= What you have to do =
Return verbatim all lines from the first one in the records to the line with "Clock and timing", both ends kept.

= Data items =
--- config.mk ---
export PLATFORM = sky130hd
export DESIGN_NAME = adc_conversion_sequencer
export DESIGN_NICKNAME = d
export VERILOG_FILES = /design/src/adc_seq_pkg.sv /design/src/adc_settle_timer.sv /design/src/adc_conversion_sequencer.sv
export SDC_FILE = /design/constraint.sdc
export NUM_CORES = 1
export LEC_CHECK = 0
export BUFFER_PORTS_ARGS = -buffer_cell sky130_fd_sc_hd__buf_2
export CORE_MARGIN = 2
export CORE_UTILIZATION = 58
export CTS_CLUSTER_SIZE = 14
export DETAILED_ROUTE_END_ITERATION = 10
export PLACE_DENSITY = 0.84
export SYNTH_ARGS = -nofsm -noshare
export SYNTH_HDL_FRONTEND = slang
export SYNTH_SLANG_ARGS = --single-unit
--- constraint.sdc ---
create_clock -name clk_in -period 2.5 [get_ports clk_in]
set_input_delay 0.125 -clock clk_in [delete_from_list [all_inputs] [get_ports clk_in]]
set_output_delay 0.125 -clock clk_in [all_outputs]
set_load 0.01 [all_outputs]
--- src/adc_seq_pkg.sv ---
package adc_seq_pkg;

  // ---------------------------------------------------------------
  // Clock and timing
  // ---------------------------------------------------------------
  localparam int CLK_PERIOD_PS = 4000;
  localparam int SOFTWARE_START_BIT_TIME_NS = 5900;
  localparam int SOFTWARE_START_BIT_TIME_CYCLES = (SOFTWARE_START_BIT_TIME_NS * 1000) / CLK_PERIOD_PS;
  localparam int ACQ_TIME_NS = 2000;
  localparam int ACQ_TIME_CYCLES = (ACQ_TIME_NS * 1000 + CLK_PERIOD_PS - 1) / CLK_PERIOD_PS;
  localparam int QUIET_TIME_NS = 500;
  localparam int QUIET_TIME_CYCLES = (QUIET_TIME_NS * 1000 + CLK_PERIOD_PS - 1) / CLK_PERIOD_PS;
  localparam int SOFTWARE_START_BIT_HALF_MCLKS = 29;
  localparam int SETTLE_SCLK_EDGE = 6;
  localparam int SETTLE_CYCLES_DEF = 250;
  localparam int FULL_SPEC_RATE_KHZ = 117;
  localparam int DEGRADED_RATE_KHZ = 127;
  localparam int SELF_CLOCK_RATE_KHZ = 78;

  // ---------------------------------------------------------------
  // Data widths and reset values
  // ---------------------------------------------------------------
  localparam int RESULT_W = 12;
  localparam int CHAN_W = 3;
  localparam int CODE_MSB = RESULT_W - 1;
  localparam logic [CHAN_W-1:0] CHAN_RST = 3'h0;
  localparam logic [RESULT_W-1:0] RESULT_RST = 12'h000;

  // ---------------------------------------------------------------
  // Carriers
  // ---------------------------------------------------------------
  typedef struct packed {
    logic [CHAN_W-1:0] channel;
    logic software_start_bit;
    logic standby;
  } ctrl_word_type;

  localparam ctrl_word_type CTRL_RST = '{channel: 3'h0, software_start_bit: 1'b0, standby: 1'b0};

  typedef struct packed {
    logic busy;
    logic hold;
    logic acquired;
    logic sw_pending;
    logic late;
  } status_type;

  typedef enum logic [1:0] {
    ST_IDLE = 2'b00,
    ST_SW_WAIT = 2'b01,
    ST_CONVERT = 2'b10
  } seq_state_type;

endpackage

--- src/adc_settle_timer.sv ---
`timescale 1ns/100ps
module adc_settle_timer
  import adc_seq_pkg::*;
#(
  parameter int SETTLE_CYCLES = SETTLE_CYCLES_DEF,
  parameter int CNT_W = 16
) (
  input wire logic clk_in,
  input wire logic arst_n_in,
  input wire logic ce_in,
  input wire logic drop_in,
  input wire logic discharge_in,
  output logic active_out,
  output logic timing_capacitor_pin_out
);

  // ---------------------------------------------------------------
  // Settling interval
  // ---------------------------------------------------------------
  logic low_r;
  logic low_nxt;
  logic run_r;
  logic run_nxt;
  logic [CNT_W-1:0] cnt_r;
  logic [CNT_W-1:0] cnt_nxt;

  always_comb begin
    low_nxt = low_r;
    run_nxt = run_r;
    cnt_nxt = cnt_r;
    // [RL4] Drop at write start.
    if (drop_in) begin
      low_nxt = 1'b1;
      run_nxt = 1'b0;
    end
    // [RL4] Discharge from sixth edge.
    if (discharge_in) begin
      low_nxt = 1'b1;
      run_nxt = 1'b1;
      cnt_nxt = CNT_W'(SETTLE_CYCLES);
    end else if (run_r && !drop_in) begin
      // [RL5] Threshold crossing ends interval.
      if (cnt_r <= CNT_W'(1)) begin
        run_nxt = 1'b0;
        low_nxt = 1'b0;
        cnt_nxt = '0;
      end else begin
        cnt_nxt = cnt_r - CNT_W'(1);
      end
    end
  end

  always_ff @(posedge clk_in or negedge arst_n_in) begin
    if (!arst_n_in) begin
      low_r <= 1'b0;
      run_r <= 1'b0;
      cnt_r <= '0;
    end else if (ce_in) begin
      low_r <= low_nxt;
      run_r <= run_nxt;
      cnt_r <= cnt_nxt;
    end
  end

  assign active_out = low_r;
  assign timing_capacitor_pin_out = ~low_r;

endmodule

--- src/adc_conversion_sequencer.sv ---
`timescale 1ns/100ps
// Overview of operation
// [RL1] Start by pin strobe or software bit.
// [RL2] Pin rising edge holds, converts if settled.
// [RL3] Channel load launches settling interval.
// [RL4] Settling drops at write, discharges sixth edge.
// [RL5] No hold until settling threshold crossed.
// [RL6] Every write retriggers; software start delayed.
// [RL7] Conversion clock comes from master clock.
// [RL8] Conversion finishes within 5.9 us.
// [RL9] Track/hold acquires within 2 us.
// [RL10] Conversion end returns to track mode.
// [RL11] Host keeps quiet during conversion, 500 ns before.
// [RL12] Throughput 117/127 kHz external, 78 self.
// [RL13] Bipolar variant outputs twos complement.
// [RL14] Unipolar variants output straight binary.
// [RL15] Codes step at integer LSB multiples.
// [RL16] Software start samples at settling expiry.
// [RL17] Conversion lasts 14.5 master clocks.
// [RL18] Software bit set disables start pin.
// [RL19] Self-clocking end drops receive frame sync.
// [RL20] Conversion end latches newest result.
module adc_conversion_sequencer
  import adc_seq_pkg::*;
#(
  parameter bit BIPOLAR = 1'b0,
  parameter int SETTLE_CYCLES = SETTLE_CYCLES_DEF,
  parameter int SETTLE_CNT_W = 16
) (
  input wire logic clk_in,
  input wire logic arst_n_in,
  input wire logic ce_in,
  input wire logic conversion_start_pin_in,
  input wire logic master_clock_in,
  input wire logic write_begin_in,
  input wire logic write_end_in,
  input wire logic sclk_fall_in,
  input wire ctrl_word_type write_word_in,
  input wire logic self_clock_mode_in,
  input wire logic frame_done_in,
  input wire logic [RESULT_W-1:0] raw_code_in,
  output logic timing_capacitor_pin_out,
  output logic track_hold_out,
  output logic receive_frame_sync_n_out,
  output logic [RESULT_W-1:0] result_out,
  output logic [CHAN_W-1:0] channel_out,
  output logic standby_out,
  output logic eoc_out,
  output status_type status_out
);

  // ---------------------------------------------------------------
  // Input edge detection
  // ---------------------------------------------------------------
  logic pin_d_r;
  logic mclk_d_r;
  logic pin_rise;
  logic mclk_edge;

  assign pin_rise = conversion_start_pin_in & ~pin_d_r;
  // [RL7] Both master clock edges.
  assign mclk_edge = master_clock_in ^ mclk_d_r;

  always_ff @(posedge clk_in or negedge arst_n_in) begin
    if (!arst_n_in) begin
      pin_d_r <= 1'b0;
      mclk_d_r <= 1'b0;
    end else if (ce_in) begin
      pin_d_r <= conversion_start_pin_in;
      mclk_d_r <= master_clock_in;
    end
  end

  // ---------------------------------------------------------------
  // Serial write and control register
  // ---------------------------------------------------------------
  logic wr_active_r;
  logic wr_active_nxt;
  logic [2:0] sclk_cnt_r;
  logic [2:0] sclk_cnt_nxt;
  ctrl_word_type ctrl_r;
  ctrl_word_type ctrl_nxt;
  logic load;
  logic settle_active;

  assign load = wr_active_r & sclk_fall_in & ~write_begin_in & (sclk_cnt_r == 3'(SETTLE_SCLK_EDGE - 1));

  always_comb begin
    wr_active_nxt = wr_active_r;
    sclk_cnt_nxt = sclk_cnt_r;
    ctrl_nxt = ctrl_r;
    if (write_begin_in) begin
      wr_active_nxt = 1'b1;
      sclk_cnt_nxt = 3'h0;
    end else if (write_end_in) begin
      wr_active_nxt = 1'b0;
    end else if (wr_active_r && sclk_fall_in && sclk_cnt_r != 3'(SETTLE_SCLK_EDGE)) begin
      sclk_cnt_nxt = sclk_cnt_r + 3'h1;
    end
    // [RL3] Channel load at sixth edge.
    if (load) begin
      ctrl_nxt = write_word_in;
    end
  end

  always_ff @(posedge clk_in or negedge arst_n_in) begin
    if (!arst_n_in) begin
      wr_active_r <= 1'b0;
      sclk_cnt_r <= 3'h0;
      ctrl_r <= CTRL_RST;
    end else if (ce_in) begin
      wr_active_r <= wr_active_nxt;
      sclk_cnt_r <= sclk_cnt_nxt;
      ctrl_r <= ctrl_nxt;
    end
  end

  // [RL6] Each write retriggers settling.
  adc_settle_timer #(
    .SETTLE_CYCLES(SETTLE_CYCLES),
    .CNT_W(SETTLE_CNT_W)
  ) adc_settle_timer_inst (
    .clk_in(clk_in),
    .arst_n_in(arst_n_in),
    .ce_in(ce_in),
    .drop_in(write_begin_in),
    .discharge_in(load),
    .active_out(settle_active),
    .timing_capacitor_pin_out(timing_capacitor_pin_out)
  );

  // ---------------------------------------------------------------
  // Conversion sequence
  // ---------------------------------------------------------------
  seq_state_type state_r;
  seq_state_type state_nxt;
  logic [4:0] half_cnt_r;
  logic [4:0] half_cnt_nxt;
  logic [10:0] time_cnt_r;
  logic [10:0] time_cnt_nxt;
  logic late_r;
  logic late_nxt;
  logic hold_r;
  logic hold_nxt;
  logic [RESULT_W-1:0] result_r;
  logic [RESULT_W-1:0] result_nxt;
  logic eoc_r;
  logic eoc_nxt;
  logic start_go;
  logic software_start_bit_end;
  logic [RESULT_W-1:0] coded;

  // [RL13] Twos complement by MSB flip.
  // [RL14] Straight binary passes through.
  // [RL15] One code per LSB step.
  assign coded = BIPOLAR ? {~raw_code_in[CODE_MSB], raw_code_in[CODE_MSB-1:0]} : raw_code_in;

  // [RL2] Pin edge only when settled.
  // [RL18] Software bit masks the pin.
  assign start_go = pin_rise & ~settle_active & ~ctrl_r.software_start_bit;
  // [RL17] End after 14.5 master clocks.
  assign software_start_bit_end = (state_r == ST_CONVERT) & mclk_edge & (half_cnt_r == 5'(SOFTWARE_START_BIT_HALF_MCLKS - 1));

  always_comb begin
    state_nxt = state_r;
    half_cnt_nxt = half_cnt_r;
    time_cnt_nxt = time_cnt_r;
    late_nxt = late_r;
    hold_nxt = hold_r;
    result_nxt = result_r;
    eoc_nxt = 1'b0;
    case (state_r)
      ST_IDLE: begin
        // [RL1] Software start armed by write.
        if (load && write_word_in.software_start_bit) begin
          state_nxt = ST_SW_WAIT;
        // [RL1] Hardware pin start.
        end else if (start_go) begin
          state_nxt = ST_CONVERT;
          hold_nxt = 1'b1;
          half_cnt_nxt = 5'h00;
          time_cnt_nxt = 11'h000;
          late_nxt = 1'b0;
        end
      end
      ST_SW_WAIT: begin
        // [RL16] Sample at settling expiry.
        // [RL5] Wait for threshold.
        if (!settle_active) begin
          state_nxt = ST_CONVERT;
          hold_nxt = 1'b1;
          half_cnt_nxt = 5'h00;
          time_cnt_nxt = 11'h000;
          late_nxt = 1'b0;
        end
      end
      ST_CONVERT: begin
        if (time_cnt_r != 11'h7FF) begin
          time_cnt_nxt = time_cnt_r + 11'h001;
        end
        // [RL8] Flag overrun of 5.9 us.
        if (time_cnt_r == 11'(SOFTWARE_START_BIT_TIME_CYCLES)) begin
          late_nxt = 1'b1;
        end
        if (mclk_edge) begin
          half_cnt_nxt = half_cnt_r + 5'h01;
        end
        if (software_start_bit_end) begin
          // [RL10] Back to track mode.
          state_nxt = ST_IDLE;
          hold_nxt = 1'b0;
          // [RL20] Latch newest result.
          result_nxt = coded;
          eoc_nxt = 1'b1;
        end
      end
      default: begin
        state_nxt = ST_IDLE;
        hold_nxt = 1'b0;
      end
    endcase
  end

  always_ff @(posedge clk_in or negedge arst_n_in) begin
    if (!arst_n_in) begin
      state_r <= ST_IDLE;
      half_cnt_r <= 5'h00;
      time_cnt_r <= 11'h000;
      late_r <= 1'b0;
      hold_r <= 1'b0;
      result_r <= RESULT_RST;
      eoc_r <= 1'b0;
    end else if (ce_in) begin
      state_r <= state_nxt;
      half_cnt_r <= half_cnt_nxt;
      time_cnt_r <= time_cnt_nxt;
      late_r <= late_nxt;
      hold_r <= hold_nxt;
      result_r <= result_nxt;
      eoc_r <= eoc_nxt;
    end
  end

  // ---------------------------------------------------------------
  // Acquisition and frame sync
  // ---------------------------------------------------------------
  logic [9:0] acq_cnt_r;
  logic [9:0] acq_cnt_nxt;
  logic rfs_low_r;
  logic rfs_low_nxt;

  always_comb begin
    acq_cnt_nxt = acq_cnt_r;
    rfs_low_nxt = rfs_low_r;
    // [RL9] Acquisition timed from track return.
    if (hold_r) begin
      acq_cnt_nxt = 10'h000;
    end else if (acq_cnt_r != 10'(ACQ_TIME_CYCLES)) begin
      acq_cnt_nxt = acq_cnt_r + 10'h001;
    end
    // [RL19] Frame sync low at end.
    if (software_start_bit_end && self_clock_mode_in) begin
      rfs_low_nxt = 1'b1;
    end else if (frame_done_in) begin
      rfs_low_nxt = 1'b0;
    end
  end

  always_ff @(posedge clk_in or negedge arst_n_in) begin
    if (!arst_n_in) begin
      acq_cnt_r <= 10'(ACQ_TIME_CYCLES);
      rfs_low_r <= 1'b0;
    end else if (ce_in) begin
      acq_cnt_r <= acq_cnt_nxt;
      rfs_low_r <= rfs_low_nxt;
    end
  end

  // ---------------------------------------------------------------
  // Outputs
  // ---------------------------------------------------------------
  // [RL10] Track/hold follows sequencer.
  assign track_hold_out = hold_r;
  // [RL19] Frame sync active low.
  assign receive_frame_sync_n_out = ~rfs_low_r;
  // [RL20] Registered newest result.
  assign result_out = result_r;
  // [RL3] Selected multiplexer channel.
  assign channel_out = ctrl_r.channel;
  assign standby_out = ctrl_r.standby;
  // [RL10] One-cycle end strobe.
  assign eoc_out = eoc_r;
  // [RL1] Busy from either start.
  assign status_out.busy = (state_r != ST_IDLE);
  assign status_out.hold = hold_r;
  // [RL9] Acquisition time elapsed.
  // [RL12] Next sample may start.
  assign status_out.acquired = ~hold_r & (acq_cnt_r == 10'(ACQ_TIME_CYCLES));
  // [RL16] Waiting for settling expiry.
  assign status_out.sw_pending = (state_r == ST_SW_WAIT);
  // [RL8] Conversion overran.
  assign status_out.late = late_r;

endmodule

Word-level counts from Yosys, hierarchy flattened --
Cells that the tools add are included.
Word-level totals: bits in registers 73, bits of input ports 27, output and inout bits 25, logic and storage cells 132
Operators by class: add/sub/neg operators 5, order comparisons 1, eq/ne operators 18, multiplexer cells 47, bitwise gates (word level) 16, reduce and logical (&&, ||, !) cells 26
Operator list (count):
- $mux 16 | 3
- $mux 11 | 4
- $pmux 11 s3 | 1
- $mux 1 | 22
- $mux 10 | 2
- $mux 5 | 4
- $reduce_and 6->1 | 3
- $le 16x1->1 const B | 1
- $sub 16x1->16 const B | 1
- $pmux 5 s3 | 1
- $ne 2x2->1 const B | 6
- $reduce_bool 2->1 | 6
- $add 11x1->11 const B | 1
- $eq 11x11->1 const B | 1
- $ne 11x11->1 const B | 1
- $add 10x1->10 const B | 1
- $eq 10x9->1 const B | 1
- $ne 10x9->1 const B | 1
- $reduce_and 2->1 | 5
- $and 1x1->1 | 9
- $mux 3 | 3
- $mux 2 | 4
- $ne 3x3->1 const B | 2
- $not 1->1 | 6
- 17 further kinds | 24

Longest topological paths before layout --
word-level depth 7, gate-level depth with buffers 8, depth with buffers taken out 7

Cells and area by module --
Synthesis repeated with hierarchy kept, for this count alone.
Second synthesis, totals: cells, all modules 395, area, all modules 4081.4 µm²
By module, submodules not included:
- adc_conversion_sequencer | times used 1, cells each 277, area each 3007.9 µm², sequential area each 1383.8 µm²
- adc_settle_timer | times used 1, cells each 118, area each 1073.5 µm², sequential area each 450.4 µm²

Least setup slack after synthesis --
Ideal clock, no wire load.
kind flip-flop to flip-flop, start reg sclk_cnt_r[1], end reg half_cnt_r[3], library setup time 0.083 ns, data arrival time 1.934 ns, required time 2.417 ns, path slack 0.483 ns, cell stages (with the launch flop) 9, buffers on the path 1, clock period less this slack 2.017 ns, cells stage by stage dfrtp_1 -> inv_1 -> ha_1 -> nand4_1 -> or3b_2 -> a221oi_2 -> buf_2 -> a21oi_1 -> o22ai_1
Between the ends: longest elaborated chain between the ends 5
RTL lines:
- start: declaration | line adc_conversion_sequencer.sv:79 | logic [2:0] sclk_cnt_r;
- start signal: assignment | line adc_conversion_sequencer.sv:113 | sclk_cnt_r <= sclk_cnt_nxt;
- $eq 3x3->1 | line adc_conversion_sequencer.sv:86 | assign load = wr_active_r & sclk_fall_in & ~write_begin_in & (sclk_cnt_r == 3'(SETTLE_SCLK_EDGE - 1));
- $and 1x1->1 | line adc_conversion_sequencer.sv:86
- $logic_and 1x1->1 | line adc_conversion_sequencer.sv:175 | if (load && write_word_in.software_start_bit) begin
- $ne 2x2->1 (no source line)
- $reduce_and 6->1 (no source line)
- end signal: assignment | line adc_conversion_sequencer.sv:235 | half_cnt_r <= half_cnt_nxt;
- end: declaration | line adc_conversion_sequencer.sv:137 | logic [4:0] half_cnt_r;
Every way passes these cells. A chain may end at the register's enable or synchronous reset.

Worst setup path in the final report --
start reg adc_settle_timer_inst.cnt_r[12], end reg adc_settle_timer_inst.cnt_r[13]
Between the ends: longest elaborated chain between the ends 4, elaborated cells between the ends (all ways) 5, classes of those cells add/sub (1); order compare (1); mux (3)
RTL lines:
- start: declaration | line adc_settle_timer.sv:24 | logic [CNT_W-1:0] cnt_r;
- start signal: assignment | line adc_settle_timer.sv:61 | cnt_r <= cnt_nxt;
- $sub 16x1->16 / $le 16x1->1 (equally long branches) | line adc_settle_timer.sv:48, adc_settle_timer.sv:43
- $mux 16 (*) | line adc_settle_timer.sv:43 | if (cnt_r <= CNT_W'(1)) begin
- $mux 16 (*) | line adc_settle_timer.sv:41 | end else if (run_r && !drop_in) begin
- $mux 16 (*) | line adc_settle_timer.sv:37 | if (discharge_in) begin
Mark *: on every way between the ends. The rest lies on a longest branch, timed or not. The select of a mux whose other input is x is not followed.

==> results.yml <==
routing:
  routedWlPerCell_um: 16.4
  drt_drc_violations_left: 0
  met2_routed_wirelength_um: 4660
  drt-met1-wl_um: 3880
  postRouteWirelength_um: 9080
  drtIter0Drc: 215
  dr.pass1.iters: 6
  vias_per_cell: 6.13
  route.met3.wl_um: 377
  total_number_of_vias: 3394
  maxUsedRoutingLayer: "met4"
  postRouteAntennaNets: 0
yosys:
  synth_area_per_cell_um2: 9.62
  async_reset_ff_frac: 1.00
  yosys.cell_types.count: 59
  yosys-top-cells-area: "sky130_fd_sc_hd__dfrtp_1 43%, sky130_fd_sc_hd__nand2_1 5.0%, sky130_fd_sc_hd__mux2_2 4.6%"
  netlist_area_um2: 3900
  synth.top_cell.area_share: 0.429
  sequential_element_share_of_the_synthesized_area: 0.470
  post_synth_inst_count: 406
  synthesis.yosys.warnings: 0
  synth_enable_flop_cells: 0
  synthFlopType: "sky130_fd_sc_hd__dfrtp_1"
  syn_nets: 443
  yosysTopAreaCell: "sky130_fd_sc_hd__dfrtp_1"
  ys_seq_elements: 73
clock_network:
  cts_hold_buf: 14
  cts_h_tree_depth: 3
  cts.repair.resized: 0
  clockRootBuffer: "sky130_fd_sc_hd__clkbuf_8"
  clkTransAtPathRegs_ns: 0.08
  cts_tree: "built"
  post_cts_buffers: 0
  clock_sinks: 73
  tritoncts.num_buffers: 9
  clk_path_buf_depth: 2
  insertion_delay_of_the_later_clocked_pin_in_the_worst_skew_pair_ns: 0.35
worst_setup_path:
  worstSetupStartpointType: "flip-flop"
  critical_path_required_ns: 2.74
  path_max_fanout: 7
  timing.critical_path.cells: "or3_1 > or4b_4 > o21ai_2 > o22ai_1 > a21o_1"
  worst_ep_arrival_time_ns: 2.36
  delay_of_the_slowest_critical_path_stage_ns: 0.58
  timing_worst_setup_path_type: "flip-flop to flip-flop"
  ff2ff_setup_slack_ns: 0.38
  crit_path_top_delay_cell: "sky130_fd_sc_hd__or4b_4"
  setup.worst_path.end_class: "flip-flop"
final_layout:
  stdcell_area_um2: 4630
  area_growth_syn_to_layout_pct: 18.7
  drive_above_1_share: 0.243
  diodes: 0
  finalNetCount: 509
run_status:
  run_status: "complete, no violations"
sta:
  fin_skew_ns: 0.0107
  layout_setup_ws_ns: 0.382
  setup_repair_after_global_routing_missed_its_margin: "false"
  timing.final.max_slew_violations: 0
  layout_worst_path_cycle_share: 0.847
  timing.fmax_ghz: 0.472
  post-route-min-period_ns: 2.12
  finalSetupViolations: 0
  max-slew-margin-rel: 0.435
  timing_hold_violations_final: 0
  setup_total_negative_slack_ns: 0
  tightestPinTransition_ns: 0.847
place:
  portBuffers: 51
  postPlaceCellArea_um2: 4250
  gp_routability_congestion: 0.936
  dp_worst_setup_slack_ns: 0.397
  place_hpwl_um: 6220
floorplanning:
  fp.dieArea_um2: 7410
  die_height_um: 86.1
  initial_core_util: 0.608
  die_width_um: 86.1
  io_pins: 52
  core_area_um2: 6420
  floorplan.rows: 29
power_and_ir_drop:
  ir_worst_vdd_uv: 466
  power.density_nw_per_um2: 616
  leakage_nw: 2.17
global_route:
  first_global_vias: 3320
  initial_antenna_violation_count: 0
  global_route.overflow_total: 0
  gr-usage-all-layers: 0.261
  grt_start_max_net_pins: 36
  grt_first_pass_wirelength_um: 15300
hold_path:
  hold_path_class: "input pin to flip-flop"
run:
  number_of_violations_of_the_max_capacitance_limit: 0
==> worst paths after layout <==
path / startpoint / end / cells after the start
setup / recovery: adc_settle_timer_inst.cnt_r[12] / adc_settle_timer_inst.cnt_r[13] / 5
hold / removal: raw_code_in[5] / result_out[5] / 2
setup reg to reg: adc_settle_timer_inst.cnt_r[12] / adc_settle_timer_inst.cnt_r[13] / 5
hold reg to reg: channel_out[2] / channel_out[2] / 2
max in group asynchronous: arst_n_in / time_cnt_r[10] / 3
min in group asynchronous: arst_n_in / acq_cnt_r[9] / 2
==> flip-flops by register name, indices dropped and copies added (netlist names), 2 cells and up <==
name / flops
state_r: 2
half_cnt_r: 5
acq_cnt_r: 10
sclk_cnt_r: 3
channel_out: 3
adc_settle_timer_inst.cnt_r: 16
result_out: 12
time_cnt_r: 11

= Solution to this problem =
--- config.mk ---
export PLATFORM = sky130hd
export DESIGN_NAME = adc_conversion_sequencer
export DESIGN_NICKNAME = d
export VERILOG_FILES = /design/src/adc_seq_pkg.sv /design/src/adc_settle_timer.sv /design/src/adc_conversion_sequencer.sv
export SDC_FILE = /design/constraint.sdc
export NUM_CORES = 1
export LEC_CHECK = 0
export BUFFER_PORTS_ARGS = -buffer_cell sky130_fd_sc_hd__buf_2
export CORE_MARGIN = 2
export CORE_UTILIZATION = 58
export CTS_CLUSTER_SIZE = 14
export DETAILED_ROUTE_END_ITERATION = 10
export PLACE_DENSITY = 0.84
export SYNTH_ARGS = -nofsm -noshare
export SYNTH_HDL_FRONTEND = slang
export SYNTH_SLANG_ARGS = --single-unit
--- constraint.sdc ---
create_clock -name clk_in -period 2.5 [get_ports clk_in]
set_input_delay 0.125 -clock clk_in [delete_from_list [all_inputs] [get_ports clk_in]]
set_output_delay 0.125 -clock clk_in [all_outputs]
set_load 0.01 [all_outputs]
--- src/adc_seq_pkg.sv ---
package adc_seq_pkg;

  // ---------------------------------------------------------------
  // Clock and timing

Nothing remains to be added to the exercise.